(Data entries)
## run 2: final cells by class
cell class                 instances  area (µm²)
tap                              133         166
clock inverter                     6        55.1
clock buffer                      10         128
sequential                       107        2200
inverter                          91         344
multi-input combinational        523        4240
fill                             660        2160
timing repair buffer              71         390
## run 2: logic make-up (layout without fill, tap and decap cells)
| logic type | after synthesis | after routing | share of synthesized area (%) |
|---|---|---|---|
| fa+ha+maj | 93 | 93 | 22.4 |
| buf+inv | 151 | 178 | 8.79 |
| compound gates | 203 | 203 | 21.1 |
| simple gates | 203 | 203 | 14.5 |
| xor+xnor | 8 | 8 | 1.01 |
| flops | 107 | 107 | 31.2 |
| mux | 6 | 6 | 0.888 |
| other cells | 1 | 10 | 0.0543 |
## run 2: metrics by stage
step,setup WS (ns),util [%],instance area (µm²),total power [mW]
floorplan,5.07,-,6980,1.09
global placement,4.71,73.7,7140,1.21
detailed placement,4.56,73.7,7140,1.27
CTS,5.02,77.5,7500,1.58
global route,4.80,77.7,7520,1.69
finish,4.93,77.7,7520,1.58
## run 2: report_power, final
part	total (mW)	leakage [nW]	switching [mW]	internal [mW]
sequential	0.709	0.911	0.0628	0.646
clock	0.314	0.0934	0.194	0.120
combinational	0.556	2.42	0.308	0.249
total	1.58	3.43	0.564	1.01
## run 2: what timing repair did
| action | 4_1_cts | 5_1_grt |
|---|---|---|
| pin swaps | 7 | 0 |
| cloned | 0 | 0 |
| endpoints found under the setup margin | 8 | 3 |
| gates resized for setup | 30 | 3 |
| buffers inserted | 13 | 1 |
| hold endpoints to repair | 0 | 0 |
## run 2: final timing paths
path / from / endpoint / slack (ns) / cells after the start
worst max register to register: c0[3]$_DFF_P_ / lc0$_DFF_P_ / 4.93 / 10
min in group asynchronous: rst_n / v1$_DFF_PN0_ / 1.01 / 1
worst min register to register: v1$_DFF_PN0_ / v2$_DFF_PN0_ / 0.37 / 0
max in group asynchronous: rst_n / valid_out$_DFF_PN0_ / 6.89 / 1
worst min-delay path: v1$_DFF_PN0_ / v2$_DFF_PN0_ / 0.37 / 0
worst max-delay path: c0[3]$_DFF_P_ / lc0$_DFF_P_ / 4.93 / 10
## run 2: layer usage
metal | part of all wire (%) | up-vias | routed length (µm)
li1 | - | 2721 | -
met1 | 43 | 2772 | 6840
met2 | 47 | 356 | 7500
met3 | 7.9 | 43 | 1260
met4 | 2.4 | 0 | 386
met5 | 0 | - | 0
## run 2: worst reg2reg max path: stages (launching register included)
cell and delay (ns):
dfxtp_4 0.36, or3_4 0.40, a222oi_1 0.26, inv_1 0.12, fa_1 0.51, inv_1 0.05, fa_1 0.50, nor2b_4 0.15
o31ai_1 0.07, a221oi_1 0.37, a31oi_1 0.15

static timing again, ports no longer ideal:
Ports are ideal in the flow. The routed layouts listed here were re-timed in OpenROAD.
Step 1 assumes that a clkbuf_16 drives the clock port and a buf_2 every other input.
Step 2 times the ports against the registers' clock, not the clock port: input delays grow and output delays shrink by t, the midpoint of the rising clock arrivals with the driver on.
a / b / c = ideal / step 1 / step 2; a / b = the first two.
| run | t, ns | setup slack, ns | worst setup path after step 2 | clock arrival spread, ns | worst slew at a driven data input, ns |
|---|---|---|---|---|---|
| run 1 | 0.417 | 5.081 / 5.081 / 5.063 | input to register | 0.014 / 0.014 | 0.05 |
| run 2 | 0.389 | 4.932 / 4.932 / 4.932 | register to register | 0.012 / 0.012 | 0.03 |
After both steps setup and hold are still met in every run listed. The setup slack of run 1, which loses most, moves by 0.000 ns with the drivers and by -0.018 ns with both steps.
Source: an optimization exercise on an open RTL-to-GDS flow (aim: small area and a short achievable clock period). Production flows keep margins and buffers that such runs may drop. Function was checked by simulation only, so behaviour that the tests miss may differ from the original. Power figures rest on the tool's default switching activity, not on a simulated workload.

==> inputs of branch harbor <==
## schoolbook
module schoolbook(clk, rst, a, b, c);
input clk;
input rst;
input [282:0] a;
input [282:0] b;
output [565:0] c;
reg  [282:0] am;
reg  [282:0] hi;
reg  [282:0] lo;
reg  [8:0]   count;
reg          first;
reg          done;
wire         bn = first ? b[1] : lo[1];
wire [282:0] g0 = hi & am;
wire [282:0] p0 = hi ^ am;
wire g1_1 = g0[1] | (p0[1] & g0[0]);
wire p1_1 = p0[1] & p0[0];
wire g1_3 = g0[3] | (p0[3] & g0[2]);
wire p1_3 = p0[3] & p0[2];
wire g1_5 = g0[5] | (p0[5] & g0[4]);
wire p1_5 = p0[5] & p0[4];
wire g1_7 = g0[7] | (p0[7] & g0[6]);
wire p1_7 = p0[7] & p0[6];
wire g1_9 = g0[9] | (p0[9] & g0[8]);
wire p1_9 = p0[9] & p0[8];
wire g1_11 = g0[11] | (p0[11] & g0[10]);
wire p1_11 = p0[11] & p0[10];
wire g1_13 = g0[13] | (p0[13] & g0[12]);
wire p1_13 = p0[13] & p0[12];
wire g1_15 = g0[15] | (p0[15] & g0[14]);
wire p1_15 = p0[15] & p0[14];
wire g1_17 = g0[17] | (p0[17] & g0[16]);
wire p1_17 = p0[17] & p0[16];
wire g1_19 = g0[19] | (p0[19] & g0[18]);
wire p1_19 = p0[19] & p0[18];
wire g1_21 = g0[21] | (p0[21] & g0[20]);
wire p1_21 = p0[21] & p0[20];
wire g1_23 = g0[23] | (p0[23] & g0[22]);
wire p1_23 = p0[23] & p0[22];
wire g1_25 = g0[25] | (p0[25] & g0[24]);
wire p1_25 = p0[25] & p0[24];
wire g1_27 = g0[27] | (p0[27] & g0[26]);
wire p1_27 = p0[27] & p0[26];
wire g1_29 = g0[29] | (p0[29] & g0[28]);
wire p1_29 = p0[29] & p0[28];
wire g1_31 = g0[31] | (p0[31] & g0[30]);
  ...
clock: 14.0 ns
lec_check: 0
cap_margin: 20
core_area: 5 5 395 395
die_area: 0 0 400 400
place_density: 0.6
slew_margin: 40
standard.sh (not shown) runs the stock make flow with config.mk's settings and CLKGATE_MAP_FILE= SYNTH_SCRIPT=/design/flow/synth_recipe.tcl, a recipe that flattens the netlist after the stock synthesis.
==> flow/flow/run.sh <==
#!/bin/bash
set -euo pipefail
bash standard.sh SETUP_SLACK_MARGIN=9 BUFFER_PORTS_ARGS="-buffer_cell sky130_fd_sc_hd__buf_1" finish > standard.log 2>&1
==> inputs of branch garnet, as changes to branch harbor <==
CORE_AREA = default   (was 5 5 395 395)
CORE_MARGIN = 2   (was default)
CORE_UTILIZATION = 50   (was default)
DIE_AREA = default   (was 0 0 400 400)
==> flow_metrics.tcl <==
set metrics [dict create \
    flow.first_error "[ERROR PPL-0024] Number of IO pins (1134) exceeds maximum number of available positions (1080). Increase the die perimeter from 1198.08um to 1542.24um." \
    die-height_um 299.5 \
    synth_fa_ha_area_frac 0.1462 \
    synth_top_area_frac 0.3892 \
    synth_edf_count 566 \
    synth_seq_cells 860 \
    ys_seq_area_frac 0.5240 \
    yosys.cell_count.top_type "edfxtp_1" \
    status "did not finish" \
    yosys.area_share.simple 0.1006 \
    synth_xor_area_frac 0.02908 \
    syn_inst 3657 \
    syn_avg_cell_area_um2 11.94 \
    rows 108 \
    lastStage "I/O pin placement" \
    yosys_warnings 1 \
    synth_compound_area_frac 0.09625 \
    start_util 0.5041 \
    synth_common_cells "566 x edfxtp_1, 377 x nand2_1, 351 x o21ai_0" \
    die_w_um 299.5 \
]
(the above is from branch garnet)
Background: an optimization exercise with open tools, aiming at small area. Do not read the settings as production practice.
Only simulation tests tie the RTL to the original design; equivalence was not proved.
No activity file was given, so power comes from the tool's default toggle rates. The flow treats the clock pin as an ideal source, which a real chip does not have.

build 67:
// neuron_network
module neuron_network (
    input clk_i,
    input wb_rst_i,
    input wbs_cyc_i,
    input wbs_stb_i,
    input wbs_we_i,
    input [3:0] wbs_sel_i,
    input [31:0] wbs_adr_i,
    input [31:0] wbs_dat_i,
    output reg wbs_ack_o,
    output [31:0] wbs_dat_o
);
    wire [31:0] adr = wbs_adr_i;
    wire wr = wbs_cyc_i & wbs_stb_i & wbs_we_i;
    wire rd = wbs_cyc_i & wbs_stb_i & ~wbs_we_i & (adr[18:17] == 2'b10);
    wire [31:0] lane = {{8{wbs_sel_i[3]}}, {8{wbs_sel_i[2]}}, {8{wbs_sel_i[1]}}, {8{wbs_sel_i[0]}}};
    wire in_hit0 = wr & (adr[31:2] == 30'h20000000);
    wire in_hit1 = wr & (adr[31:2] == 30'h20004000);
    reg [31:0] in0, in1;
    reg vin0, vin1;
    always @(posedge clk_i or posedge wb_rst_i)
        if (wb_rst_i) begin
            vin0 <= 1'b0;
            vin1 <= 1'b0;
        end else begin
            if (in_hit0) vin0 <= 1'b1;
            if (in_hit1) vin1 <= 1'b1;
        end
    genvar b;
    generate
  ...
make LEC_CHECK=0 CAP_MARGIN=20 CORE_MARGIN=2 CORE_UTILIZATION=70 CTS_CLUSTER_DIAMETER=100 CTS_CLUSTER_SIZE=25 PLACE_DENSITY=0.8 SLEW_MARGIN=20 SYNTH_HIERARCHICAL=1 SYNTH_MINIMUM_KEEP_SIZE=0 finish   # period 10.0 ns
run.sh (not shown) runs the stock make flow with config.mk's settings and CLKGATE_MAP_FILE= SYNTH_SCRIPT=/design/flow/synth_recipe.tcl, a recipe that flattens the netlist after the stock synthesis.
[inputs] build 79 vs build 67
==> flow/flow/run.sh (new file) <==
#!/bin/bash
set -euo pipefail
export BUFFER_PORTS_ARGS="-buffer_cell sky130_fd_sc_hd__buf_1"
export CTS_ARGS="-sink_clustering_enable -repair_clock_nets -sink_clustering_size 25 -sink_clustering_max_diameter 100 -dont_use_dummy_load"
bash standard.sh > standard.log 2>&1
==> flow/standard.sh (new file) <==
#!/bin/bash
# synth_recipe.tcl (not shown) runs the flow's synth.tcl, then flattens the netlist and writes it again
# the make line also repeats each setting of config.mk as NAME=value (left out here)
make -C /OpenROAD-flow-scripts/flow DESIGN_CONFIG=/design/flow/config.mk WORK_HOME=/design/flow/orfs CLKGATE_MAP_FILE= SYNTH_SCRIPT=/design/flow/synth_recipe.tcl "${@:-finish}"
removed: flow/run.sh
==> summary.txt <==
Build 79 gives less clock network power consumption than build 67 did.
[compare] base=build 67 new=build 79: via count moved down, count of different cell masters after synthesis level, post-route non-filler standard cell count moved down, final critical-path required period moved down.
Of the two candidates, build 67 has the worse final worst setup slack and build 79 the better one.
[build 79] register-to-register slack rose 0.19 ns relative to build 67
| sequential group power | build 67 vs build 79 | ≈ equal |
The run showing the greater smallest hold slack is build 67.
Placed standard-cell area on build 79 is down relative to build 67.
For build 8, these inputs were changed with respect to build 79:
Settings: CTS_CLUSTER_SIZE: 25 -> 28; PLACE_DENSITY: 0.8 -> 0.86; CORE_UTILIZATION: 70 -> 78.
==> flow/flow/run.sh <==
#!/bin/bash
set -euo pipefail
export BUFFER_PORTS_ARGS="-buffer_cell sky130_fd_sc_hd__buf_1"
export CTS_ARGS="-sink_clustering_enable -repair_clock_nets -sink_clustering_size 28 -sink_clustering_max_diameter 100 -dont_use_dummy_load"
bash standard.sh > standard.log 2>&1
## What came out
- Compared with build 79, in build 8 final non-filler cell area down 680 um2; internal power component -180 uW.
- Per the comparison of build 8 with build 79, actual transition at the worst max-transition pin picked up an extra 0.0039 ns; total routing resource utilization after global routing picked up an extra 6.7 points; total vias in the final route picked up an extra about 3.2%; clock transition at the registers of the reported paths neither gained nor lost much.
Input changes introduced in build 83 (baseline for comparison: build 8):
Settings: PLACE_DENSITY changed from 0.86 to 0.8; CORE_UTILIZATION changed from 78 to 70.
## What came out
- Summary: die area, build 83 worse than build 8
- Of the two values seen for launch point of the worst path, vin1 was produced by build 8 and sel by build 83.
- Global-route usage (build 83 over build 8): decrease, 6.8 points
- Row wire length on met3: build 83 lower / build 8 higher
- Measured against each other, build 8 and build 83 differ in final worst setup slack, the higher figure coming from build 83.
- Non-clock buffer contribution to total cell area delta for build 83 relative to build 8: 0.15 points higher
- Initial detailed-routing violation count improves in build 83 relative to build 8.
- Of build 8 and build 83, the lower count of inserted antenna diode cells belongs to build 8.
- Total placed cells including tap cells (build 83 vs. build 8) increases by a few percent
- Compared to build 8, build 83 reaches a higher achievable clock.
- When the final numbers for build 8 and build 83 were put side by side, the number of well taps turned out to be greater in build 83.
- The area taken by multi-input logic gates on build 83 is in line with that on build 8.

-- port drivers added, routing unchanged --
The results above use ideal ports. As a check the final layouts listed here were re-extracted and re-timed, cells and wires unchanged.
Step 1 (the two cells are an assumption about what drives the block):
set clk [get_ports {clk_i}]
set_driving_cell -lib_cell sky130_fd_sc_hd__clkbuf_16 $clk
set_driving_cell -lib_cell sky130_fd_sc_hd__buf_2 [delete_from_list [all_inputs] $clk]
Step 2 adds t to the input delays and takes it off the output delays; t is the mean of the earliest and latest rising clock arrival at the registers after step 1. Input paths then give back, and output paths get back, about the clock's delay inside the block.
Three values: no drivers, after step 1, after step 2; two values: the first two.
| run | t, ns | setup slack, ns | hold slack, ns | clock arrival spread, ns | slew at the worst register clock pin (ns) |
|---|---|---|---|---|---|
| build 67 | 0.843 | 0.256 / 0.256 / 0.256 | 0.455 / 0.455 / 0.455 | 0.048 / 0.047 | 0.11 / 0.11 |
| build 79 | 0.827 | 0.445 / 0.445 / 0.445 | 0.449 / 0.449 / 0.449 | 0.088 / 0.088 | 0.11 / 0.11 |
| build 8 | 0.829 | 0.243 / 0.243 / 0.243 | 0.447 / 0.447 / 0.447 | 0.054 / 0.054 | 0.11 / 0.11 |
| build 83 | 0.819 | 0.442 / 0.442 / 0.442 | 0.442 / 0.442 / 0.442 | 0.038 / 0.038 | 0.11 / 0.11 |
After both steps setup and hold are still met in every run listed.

* _What this task involves_
Determine how many lines in the data include the word "part". Answer with that number alone.

* _Expected output_
2